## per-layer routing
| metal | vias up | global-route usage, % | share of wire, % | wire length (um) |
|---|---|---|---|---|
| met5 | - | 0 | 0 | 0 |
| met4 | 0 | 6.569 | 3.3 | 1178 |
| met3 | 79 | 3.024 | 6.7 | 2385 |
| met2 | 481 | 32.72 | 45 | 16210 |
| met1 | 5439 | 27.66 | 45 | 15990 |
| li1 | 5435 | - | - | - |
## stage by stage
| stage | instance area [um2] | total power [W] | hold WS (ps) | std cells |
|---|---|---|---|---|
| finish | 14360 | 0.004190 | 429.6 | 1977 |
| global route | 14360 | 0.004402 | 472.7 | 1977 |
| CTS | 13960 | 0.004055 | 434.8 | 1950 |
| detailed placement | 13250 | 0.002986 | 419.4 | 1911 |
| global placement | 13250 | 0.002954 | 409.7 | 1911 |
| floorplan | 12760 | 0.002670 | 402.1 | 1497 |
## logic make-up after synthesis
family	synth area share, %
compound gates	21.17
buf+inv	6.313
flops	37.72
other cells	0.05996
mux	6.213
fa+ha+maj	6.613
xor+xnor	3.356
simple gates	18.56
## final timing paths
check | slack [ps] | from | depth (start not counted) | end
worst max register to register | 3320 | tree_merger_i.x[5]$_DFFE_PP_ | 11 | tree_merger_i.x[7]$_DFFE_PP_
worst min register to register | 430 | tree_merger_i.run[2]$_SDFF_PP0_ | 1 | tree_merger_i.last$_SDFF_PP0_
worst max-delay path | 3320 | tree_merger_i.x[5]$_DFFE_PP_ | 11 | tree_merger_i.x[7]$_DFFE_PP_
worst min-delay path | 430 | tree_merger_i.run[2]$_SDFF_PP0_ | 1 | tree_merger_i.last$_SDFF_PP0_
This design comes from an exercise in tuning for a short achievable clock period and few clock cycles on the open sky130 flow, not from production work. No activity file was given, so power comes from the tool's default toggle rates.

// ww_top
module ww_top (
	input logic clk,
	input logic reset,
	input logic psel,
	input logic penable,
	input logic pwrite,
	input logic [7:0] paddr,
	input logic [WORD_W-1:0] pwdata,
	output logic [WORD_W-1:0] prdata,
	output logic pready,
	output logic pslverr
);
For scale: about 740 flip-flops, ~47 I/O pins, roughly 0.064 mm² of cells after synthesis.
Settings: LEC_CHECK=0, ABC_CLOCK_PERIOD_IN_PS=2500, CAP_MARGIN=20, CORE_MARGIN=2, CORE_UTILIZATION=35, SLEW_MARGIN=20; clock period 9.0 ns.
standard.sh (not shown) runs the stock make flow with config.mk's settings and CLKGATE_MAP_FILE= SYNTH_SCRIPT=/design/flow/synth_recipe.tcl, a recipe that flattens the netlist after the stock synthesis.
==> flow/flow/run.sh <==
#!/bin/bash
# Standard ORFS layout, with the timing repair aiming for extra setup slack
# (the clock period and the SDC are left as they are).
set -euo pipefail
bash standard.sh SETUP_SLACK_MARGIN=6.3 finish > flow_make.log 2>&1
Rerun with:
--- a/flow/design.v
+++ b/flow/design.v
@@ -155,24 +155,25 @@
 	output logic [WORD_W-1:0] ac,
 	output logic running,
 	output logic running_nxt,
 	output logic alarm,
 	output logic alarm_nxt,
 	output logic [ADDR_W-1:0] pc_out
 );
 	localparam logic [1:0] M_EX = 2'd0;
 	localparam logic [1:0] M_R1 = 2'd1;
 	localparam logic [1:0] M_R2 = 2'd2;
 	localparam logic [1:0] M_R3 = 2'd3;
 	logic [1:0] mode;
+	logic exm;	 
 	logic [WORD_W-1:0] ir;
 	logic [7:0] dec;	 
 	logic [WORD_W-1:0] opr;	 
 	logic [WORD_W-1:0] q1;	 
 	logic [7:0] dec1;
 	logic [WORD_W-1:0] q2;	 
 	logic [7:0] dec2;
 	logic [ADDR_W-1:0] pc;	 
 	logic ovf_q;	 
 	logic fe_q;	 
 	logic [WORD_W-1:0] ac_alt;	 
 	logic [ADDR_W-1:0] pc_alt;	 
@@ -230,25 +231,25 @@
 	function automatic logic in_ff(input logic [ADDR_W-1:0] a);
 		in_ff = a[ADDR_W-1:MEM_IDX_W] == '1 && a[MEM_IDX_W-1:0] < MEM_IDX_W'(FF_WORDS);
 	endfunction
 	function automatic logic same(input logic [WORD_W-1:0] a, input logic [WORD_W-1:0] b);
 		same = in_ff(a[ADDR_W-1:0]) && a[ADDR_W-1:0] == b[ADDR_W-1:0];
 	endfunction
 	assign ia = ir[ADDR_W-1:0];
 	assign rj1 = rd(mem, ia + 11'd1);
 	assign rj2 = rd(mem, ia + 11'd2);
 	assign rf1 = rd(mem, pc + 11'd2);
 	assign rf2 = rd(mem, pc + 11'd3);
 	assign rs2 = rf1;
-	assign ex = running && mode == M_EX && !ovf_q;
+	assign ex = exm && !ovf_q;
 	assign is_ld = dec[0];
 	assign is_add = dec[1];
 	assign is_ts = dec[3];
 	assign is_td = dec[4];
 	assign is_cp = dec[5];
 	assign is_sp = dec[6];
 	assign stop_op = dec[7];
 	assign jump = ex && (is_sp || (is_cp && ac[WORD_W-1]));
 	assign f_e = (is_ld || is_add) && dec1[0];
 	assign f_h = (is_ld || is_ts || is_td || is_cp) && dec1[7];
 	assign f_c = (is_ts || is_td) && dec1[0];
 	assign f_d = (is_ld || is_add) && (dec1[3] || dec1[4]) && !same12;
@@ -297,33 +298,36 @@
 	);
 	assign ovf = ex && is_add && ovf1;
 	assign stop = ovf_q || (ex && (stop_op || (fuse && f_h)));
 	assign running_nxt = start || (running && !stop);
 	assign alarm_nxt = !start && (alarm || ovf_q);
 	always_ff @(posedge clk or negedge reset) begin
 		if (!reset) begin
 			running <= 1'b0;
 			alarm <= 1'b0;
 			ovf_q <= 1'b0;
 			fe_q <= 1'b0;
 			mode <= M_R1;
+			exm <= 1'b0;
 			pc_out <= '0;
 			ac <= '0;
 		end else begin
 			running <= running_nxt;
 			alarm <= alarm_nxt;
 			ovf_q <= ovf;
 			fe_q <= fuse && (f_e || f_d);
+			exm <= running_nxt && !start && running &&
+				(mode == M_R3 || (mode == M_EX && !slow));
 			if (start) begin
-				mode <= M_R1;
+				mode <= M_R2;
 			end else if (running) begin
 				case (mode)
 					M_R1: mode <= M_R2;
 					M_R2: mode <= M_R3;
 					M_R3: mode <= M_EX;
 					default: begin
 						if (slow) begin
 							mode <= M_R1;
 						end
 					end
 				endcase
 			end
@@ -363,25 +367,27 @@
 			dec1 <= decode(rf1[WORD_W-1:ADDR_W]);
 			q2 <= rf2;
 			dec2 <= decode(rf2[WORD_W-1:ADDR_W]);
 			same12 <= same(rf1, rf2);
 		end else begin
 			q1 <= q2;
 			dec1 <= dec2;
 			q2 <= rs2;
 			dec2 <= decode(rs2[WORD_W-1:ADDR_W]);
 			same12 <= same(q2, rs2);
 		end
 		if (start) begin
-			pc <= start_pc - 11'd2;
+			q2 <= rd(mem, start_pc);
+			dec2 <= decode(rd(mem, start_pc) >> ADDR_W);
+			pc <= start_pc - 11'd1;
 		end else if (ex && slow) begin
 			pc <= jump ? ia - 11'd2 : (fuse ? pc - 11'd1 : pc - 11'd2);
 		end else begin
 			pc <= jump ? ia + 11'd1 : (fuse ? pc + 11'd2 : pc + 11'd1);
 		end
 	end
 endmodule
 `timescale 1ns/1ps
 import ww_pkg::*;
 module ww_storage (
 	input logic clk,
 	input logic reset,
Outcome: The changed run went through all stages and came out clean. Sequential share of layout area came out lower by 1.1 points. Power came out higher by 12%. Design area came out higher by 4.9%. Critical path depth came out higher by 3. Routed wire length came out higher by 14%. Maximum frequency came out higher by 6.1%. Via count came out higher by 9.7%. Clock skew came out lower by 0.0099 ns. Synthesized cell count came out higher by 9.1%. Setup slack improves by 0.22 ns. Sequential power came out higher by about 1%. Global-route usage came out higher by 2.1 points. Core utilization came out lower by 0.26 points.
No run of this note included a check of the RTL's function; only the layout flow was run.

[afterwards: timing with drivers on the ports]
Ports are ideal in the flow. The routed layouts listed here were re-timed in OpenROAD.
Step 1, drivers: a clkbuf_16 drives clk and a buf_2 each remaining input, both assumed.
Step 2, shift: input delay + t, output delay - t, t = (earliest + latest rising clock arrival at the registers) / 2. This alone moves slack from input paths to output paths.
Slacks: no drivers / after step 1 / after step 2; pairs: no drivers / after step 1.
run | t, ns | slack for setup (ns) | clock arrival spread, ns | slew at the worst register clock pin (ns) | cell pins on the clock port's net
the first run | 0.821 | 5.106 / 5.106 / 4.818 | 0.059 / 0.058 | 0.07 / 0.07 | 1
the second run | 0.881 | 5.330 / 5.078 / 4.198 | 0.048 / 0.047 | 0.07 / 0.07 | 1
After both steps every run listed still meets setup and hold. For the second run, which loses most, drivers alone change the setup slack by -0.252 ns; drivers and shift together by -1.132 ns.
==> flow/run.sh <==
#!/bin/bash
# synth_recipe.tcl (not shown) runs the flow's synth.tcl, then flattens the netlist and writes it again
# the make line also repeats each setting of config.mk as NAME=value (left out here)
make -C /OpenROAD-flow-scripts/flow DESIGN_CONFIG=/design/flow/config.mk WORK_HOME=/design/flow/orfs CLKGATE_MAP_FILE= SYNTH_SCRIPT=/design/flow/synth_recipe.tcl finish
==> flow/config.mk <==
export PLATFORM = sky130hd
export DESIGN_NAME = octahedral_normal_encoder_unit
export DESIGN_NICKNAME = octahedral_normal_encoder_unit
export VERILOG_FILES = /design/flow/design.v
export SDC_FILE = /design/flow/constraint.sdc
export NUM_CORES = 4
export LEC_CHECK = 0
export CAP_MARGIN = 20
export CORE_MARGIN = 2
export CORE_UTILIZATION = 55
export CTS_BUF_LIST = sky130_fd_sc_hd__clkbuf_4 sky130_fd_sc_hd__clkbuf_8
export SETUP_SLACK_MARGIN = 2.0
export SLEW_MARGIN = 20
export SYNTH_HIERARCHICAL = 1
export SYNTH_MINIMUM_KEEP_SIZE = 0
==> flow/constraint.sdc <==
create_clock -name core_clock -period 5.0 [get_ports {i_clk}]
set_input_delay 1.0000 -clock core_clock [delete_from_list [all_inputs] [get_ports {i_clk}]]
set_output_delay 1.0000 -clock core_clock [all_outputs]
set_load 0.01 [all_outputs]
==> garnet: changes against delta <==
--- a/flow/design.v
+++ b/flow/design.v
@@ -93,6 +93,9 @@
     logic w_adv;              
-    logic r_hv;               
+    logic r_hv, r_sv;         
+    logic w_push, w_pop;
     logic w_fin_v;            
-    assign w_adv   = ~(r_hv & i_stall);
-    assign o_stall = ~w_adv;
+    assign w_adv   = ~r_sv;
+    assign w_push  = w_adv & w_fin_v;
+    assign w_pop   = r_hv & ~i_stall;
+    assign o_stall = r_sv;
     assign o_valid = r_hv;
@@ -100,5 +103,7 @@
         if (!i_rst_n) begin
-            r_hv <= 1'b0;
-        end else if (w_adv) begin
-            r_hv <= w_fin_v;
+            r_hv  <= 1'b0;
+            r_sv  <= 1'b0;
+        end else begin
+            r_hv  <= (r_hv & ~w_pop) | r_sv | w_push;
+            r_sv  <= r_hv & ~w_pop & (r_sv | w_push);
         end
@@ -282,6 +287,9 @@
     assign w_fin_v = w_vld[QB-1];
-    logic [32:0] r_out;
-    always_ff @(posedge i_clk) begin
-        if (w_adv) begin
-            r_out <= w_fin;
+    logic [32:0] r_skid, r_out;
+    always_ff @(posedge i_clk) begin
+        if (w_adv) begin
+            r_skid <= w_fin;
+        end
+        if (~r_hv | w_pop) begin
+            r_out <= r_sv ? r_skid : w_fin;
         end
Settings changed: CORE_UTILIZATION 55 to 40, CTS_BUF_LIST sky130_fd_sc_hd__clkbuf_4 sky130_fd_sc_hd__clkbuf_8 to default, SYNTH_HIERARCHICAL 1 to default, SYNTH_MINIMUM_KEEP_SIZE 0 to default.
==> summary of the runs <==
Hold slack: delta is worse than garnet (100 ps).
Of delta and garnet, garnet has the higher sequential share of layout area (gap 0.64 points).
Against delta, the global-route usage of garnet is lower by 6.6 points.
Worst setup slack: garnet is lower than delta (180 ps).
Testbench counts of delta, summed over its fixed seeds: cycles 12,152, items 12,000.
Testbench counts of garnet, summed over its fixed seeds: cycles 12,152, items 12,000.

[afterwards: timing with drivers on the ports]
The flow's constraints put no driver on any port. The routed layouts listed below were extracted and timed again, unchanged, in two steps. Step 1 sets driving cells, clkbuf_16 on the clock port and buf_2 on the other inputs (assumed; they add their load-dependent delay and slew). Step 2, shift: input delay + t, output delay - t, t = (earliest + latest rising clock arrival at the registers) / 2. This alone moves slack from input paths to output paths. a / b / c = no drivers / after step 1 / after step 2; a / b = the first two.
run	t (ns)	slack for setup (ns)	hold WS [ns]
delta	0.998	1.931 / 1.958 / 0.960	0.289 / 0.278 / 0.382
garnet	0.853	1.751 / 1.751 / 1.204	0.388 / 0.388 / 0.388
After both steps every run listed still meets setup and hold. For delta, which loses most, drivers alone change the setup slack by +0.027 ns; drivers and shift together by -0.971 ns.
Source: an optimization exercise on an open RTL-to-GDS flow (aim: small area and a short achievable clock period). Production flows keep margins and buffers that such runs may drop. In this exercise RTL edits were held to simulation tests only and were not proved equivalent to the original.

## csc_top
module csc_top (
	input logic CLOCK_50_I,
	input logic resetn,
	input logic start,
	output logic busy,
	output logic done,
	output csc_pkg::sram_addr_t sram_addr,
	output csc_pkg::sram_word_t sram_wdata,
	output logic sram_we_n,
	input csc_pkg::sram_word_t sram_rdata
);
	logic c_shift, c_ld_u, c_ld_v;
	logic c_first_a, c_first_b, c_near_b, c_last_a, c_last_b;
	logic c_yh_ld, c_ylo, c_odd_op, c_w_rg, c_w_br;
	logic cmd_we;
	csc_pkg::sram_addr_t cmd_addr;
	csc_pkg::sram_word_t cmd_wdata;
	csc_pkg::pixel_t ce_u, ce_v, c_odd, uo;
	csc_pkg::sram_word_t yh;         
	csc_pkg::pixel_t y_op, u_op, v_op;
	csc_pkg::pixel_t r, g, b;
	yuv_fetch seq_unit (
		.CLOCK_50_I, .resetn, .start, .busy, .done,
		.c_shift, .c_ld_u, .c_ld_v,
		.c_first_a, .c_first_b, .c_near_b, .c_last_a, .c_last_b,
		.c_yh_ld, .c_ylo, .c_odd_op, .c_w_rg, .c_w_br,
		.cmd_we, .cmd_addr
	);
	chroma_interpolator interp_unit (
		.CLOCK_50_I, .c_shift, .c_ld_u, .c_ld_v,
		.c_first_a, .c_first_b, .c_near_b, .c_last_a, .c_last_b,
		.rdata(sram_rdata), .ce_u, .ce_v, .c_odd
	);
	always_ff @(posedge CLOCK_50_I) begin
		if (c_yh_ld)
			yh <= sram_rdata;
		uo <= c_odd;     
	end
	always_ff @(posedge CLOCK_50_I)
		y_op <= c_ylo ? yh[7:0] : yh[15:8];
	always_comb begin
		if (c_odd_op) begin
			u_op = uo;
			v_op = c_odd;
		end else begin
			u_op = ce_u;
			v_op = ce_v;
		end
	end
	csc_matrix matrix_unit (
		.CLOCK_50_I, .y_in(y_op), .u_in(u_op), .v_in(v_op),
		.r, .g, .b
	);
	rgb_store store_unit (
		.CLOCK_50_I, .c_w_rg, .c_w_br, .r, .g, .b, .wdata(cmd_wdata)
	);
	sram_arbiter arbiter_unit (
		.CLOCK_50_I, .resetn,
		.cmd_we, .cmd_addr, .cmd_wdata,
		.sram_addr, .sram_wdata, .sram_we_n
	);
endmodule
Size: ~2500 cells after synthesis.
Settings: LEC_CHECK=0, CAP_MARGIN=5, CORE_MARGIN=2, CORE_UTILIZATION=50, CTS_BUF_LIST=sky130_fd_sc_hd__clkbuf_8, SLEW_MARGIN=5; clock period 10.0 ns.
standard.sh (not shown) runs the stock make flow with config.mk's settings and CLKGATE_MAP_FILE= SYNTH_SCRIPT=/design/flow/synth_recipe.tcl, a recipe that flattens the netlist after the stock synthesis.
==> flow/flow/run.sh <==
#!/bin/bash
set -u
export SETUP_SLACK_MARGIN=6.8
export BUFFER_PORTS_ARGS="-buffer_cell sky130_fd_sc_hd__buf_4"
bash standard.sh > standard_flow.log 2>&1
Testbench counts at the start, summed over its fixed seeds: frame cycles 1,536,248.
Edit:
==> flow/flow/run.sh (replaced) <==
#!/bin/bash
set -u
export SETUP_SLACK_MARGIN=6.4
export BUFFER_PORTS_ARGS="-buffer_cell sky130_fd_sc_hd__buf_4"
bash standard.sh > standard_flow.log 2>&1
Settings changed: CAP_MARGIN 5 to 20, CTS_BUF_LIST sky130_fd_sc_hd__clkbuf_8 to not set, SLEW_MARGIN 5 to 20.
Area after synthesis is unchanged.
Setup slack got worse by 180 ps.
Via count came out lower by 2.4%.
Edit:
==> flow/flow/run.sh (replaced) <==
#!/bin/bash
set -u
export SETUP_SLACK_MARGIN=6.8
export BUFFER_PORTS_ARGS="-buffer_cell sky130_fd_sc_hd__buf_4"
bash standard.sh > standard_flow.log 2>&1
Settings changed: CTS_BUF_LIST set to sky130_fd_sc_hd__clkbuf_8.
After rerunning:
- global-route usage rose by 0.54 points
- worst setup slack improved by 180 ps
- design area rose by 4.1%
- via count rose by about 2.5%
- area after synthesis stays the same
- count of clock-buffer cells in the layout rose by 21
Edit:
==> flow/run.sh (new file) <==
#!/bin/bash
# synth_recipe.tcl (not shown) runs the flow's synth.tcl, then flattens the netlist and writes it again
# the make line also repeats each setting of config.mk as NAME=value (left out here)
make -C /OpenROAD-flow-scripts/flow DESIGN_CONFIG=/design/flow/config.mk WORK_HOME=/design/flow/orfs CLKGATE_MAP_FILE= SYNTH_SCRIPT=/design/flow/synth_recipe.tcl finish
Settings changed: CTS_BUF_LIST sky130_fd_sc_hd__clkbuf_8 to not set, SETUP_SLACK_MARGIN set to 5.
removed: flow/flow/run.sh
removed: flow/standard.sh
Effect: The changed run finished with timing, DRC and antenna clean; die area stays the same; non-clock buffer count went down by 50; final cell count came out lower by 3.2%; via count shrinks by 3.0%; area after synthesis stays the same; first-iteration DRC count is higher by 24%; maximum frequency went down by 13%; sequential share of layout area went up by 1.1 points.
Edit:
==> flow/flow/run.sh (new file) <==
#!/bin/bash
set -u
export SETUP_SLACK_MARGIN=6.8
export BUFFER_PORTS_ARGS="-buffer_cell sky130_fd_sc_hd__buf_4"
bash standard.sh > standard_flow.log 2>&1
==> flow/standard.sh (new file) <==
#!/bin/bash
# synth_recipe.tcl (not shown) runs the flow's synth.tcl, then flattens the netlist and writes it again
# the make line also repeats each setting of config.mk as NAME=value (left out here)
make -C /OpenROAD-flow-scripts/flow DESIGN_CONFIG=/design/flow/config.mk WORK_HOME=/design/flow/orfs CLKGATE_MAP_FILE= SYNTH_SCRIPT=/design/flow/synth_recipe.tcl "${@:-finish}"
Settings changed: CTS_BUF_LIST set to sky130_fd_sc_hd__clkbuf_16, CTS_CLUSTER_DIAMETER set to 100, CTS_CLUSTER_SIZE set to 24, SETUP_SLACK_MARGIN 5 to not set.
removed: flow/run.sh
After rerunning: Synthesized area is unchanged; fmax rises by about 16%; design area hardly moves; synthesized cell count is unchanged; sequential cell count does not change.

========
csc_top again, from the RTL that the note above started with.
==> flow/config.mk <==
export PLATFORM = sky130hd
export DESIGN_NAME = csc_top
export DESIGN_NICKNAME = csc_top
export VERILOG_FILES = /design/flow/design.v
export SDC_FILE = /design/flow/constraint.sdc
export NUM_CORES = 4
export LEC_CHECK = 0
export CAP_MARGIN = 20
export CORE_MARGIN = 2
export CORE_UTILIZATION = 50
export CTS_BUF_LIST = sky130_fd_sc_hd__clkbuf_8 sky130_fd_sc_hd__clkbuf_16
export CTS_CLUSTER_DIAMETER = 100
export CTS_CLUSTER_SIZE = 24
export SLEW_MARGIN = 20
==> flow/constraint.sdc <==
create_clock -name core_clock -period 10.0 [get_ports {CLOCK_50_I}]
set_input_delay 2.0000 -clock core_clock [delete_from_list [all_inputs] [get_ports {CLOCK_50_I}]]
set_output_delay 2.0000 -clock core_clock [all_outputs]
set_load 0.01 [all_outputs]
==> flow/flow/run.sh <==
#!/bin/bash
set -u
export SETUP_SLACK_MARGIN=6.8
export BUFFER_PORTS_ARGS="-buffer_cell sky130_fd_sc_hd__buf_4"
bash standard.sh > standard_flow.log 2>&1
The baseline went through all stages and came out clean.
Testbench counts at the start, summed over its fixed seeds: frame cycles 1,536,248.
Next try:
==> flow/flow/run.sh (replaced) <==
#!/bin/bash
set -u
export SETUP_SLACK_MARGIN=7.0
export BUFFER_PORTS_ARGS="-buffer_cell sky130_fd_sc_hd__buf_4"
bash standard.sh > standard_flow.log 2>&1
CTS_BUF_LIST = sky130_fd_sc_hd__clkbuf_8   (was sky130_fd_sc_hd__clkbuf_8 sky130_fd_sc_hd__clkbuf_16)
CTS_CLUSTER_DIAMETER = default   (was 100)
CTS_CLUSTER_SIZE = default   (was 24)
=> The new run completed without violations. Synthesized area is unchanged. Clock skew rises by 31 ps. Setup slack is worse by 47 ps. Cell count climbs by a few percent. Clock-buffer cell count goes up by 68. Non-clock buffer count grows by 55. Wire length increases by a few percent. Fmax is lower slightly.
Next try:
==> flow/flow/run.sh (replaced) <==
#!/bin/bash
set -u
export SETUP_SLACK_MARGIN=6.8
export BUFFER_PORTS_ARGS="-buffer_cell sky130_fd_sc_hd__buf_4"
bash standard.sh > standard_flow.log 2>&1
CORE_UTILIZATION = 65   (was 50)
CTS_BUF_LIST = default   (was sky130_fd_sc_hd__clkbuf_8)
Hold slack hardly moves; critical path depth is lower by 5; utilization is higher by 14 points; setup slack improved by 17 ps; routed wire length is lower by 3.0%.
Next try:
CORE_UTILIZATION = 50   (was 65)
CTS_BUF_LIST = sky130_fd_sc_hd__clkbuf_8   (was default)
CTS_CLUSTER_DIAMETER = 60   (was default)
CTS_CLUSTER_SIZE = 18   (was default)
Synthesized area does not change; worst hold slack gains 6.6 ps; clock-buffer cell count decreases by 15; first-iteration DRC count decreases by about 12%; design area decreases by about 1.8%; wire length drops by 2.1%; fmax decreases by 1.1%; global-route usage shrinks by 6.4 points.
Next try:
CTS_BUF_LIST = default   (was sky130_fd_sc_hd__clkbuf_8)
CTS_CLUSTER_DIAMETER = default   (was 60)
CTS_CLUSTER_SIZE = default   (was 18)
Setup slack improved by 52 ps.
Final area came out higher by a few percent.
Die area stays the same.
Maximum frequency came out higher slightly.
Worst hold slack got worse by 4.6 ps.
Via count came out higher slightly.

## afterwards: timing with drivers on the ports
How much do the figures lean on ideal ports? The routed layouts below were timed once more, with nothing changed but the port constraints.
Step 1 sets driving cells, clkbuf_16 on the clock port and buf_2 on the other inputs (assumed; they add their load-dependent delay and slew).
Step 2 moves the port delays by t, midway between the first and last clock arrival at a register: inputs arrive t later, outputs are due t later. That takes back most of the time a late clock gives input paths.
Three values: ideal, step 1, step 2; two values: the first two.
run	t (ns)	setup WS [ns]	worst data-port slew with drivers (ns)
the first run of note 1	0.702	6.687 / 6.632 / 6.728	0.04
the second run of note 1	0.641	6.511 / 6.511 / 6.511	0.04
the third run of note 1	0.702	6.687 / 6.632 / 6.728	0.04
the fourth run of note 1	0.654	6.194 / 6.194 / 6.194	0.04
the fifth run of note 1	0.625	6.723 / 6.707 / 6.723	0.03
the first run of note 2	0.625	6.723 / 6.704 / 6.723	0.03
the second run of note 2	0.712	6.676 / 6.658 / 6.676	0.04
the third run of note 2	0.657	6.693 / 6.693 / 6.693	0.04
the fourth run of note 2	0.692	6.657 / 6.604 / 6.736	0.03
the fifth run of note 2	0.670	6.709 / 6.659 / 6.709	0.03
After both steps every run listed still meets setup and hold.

◇ ◇ ◇

## What you need to do
Scan the material for lines with the word "items". Reply with how many there are, number only.

## Your response
2